[Opening Information given section]
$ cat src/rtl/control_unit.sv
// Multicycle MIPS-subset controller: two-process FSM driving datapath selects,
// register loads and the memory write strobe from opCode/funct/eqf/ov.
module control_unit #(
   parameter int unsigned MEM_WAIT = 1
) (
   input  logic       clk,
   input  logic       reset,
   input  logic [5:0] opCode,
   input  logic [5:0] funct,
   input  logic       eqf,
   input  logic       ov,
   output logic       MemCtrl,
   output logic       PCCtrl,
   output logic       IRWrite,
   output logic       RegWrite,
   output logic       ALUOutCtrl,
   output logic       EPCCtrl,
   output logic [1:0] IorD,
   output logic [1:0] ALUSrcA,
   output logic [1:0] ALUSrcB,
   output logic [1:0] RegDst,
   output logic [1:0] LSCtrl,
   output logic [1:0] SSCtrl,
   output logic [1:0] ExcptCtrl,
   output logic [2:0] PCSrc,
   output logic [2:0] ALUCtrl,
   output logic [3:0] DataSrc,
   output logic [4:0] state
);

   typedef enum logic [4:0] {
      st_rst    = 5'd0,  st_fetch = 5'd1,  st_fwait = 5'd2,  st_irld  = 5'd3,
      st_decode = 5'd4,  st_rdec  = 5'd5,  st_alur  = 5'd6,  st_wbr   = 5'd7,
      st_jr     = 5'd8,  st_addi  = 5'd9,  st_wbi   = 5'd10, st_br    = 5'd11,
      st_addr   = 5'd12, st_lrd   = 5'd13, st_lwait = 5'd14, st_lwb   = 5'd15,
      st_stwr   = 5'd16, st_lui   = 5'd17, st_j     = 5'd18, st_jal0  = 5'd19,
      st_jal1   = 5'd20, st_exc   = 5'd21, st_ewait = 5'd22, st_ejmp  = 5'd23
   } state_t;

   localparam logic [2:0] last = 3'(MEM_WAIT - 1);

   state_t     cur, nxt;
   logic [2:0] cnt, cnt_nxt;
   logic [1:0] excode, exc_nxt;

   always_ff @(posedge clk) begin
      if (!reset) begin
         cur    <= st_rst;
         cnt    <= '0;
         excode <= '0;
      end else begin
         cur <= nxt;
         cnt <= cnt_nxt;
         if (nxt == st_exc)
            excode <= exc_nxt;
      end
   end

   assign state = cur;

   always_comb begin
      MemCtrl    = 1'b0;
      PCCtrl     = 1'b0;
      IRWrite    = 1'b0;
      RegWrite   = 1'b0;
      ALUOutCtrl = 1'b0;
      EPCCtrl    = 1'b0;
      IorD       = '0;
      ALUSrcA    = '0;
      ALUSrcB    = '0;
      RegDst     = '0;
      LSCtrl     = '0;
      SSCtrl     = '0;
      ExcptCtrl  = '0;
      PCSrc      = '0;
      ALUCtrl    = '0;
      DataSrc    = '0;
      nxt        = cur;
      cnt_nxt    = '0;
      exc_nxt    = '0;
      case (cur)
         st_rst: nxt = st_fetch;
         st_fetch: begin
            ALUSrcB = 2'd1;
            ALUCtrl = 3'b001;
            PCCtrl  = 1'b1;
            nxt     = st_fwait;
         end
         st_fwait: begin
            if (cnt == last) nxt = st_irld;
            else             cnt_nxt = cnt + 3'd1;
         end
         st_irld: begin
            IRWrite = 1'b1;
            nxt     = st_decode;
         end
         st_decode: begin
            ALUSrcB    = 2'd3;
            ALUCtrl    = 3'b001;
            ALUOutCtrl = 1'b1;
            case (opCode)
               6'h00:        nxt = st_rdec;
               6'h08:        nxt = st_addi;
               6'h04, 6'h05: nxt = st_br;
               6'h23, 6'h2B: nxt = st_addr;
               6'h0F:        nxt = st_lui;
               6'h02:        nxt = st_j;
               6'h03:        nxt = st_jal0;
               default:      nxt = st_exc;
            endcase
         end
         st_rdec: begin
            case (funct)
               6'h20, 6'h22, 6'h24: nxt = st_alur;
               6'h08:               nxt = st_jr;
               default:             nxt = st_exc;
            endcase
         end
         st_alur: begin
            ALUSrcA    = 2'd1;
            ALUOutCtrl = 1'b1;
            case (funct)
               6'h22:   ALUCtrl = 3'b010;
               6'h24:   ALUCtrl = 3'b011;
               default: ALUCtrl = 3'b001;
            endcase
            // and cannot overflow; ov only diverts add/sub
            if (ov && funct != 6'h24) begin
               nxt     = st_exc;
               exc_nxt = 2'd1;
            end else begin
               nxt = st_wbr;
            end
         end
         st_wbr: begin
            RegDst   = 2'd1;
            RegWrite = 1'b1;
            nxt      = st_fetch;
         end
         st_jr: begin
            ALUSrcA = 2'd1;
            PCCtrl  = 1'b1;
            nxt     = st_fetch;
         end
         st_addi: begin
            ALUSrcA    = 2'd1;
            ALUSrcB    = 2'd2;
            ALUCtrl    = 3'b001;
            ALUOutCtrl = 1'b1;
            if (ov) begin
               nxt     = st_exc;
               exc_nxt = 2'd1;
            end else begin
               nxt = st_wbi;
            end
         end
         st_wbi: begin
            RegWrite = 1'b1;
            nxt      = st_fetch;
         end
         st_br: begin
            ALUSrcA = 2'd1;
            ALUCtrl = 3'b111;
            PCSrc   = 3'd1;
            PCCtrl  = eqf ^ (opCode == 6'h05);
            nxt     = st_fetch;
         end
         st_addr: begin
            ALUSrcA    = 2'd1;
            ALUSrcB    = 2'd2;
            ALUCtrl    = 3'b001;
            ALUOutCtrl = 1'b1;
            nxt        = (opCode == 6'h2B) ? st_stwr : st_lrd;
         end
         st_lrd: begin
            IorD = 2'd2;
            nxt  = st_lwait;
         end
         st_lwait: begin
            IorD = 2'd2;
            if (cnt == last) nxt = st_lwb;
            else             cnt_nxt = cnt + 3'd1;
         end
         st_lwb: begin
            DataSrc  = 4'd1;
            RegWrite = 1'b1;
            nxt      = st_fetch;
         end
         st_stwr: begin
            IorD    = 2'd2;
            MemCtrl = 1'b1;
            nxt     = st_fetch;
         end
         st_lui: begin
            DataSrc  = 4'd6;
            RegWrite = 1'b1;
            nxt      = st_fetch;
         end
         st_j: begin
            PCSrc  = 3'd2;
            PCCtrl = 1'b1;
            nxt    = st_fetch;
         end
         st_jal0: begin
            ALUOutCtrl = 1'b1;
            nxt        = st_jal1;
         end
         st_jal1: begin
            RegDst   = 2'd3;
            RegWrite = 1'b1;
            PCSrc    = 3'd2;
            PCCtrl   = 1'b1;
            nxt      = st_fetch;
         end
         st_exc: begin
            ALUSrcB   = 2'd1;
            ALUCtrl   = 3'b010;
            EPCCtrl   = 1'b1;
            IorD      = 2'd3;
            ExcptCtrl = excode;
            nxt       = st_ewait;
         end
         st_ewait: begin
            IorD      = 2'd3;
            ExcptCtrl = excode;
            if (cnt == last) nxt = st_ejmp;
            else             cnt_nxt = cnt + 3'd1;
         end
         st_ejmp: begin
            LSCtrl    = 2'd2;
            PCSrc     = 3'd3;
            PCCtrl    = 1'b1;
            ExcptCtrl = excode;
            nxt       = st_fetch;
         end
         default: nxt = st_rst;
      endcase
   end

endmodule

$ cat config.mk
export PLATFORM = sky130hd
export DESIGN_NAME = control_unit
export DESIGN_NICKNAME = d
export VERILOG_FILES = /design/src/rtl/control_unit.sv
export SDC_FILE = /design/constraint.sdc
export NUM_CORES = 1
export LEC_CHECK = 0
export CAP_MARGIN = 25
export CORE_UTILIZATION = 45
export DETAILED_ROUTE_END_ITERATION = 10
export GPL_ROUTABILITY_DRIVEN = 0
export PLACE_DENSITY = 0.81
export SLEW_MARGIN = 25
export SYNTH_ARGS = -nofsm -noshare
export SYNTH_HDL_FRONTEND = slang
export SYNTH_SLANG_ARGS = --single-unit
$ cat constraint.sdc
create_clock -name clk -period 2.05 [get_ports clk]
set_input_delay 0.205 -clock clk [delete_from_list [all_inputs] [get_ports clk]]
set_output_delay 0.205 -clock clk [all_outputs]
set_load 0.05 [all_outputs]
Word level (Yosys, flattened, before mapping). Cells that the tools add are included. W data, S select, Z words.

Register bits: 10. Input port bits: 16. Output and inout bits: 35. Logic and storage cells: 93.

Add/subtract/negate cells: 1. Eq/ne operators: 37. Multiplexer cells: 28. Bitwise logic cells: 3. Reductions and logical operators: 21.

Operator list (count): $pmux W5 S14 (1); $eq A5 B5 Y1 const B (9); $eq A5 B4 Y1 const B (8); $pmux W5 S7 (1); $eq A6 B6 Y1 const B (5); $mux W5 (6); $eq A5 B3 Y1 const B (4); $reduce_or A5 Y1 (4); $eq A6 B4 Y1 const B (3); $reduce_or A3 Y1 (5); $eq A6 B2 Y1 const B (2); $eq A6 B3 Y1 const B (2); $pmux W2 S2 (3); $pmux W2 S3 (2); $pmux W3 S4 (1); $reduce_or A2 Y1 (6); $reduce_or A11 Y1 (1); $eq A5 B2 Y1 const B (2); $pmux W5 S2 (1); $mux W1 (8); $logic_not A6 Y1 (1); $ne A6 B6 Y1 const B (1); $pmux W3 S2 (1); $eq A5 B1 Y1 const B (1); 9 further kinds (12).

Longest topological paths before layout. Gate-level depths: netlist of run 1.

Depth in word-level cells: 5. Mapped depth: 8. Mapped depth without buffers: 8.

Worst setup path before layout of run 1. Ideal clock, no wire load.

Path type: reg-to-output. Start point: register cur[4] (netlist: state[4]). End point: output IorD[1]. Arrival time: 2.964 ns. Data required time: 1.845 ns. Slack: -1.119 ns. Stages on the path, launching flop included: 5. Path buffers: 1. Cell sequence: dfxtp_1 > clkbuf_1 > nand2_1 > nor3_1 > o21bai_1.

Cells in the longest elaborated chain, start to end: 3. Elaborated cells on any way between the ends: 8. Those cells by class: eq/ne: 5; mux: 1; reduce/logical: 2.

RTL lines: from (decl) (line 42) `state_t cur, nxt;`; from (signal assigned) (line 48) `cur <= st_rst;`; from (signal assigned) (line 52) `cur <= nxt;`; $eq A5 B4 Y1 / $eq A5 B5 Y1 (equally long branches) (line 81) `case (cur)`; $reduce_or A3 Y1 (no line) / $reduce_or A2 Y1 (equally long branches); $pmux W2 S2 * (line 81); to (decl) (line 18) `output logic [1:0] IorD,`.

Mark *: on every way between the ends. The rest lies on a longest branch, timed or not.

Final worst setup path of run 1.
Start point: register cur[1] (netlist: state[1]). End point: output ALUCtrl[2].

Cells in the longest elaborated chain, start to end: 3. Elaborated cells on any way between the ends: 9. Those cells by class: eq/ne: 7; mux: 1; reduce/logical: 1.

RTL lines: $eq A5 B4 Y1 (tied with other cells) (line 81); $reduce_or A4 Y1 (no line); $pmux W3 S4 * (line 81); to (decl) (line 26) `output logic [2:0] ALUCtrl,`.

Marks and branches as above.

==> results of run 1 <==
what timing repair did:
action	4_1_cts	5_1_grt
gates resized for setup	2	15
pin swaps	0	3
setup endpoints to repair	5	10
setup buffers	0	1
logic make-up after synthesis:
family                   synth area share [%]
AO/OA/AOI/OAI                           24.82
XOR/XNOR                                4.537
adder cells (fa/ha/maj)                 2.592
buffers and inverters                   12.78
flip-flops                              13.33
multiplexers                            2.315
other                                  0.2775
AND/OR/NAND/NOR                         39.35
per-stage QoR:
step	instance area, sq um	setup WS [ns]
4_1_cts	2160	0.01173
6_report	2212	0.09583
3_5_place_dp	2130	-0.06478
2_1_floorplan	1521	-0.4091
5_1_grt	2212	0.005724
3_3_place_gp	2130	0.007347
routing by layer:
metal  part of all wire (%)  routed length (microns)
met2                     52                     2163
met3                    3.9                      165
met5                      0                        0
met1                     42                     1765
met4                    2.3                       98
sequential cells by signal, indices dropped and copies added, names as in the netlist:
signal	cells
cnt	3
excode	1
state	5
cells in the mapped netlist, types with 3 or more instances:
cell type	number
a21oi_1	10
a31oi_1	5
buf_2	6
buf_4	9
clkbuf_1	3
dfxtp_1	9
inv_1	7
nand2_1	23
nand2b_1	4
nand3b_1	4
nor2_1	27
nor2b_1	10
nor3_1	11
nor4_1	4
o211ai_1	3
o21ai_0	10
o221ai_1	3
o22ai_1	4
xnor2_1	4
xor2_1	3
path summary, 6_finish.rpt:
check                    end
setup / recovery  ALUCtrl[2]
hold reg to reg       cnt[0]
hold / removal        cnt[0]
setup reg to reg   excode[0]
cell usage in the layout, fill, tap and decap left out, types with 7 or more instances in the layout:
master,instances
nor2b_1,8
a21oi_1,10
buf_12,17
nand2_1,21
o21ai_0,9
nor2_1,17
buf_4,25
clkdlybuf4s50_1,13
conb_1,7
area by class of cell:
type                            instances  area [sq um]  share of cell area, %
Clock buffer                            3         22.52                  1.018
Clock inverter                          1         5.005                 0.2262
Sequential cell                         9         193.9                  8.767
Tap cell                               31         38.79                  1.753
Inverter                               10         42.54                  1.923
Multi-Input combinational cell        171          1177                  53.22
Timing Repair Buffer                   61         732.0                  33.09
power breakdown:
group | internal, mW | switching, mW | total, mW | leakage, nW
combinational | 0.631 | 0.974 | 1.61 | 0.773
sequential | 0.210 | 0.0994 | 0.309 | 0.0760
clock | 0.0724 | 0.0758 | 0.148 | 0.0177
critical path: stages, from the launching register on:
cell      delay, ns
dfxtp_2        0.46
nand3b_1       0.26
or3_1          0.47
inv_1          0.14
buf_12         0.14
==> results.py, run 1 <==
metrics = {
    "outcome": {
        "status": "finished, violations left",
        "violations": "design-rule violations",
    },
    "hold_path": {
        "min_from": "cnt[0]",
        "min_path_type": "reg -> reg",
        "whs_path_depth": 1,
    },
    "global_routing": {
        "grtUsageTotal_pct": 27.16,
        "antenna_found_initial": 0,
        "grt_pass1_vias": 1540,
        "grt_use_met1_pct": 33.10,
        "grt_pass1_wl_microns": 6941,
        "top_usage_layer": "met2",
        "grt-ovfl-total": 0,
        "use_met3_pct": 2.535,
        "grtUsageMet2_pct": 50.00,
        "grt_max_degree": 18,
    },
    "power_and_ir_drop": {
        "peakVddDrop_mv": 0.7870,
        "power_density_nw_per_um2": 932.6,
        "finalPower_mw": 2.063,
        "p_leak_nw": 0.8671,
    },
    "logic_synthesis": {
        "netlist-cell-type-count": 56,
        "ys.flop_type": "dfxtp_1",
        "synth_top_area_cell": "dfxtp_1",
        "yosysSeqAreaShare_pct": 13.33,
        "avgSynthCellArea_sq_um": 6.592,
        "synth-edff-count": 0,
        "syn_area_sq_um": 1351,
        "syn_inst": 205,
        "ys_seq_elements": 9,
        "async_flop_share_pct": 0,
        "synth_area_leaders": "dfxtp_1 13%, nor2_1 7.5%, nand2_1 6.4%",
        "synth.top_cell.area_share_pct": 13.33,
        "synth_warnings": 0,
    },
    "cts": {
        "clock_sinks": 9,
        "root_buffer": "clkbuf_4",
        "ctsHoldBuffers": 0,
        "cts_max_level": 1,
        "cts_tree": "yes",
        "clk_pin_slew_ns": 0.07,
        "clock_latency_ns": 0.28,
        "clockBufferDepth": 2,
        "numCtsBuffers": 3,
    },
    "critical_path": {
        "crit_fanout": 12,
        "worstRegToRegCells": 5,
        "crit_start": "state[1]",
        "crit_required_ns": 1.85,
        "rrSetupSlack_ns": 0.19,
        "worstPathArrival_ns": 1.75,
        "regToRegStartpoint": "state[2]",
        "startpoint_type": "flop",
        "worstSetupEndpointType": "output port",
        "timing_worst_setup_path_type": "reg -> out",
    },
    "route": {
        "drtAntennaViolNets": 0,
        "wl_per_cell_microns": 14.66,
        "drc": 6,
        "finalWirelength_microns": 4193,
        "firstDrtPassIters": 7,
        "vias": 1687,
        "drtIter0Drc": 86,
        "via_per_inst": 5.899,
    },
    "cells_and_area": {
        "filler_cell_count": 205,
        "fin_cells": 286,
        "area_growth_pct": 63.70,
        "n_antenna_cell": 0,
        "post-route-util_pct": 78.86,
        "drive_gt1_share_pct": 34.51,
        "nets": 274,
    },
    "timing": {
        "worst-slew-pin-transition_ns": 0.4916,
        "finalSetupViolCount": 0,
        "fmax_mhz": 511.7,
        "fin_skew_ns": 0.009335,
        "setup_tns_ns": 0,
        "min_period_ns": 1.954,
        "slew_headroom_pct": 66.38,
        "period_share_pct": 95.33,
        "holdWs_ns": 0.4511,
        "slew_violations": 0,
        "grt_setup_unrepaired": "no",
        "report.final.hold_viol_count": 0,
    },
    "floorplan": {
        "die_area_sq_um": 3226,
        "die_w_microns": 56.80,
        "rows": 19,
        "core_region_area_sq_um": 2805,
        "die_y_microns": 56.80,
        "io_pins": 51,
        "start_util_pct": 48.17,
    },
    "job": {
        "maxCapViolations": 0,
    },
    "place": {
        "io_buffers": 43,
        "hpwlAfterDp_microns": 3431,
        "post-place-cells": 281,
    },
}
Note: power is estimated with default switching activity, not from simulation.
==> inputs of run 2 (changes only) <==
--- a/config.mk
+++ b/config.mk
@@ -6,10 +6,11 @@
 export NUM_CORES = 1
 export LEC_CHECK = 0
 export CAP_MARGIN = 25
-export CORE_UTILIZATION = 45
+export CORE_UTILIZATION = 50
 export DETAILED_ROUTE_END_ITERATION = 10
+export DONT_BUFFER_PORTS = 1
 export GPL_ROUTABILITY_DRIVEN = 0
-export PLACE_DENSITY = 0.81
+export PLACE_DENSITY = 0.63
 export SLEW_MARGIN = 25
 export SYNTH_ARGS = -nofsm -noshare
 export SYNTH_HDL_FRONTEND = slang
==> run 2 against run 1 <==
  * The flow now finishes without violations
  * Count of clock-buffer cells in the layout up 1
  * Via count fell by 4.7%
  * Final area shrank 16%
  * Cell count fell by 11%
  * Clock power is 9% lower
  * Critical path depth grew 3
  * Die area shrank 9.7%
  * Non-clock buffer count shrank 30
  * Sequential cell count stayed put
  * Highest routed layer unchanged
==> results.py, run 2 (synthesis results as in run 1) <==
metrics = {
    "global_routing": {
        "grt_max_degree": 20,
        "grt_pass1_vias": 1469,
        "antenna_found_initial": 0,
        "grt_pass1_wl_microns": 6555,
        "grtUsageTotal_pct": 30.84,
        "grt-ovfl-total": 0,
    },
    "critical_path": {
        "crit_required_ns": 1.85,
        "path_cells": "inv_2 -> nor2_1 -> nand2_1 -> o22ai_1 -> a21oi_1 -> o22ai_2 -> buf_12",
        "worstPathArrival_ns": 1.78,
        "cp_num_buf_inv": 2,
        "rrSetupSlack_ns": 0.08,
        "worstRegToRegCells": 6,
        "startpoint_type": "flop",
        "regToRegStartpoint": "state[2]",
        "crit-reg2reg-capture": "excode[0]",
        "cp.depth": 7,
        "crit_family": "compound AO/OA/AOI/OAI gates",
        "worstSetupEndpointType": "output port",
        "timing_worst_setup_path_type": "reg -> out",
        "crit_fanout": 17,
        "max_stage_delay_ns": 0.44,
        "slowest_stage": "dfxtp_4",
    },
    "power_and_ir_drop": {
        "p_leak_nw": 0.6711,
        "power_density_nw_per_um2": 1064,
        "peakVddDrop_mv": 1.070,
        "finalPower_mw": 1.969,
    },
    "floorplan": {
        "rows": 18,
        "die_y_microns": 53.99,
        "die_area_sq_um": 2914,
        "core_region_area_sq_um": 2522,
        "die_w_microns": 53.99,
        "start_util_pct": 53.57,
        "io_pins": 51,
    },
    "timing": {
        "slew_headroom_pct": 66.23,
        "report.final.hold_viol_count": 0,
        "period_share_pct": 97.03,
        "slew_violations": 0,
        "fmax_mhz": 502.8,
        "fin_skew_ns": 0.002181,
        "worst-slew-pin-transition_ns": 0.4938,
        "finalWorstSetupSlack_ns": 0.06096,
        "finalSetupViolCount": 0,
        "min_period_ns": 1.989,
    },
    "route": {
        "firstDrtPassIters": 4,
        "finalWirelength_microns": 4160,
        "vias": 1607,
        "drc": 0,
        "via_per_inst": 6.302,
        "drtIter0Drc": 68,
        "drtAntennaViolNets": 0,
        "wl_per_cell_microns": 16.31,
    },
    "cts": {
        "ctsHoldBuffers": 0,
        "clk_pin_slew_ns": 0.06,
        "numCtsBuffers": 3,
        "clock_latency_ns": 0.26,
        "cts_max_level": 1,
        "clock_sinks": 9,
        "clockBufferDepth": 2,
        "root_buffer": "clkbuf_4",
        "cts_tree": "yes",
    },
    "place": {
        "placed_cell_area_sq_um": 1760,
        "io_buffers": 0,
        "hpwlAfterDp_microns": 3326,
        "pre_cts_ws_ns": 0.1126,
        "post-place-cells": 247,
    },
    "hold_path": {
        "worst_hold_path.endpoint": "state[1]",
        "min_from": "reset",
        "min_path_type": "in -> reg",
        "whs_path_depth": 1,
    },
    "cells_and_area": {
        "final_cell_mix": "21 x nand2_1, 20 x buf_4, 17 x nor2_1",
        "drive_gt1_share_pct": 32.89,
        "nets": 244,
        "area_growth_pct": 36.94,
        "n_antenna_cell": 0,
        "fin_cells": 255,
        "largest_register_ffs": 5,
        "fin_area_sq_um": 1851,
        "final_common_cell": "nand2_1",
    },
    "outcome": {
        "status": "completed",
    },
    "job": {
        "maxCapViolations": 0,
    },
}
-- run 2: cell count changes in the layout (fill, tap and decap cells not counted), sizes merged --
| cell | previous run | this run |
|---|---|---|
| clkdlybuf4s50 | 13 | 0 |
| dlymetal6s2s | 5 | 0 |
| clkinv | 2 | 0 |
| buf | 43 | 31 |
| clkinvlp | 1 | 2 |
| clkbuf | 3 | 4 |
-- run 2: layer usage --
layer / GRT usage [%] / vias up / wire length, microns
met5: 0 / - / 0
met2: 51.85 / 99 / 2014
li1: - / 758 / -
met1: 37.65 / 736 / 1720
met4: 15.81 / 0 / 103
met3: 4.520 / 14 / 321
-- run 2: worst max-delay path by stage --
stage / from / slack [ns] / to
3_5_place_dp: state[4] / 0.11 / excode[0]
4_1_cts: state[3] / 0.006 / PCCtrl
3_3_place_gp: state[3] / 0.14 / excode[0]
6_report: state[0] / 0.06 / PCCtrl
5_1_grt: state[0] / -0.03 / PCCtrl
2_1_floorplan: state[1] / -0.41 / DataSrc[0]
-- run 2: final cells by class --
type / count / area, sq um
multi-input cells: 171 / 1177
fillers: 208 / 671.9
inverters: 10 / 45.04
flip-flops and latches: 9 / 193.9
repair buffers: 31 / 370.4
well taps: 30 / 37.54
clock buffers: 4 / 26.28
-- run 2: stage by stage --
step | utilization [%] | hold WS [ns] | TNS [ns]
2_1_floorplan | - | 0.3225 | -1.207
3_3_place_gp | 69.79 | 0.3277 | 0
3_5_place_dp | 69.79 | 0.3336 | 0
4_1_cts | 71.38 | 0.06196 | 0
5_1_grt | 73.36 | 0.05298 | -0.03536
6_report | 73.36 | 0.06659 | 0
[Closing Information given section]
▸ **Your task**: Each line from the start of the records through the line holding "st_lwait = 5'd14, st_lwb" must be returned exactly; nothing else belongs in the answer.

▸ **Solution for this exercise**:
$ cat src/rtl/control_unit.sv
// Multicycle MIPS-subset controller: two-process FSM driving datapath selects,
// register loads and the memory write strobe from opCode/funct/eqf/ov.
module control_unit #(
   parameter int unsigned MEM_WAIT = 1
) (
   input  logic       clk,
   input  logic       reset,
   input  logic [5:0] opCode,
   input  logic [5:0] funct,
   input  logic       eqf,
   input  logic       ov,
   output logic       MemCtrl,
   output logic       PCCtrl,
   output logic       IRWrite,
   output logic       RegWrite,
   output logic       ALUOutCtrl,
   output logic       EPCCtrl,
   output logic [1:0] IorD,
   output logic [1:0] ALUSrcA,
   output logic [1:0] ALUSrcB,
   output logic [1:0] RegDst,
   output logic [1:0] LSCtrl,
   output logic [1:0] SSCtrl,
   output logic [1:0] ExcptCtrl,
   output logic [2:0] PCSrc,
   output logic [2:0] ALUCtrl,
   output logic [3:0] DataSrc,
   output logic [4:0] state
);

   typedef enum logic [4:0] {
      st_rst    = 5'd0,  st_fetch = 5'd1,  st_fwait = 5'd2,  st_irld  = 5'd3,
      st_decode = 5'd4,  st_rdec  = 5'd5,  st_alur  = 5'd6,  st_wbr   = 5'd7,
      st_jr     = 5'd8,  st_addi  = 5'd9,  st_wbi   = 5'd10, st_br    = 5'd11,
      st_addr   = 5'd12, st_lrd   = 5'd13, st_lwait = 5'd14, st_lwb   = 5'd15,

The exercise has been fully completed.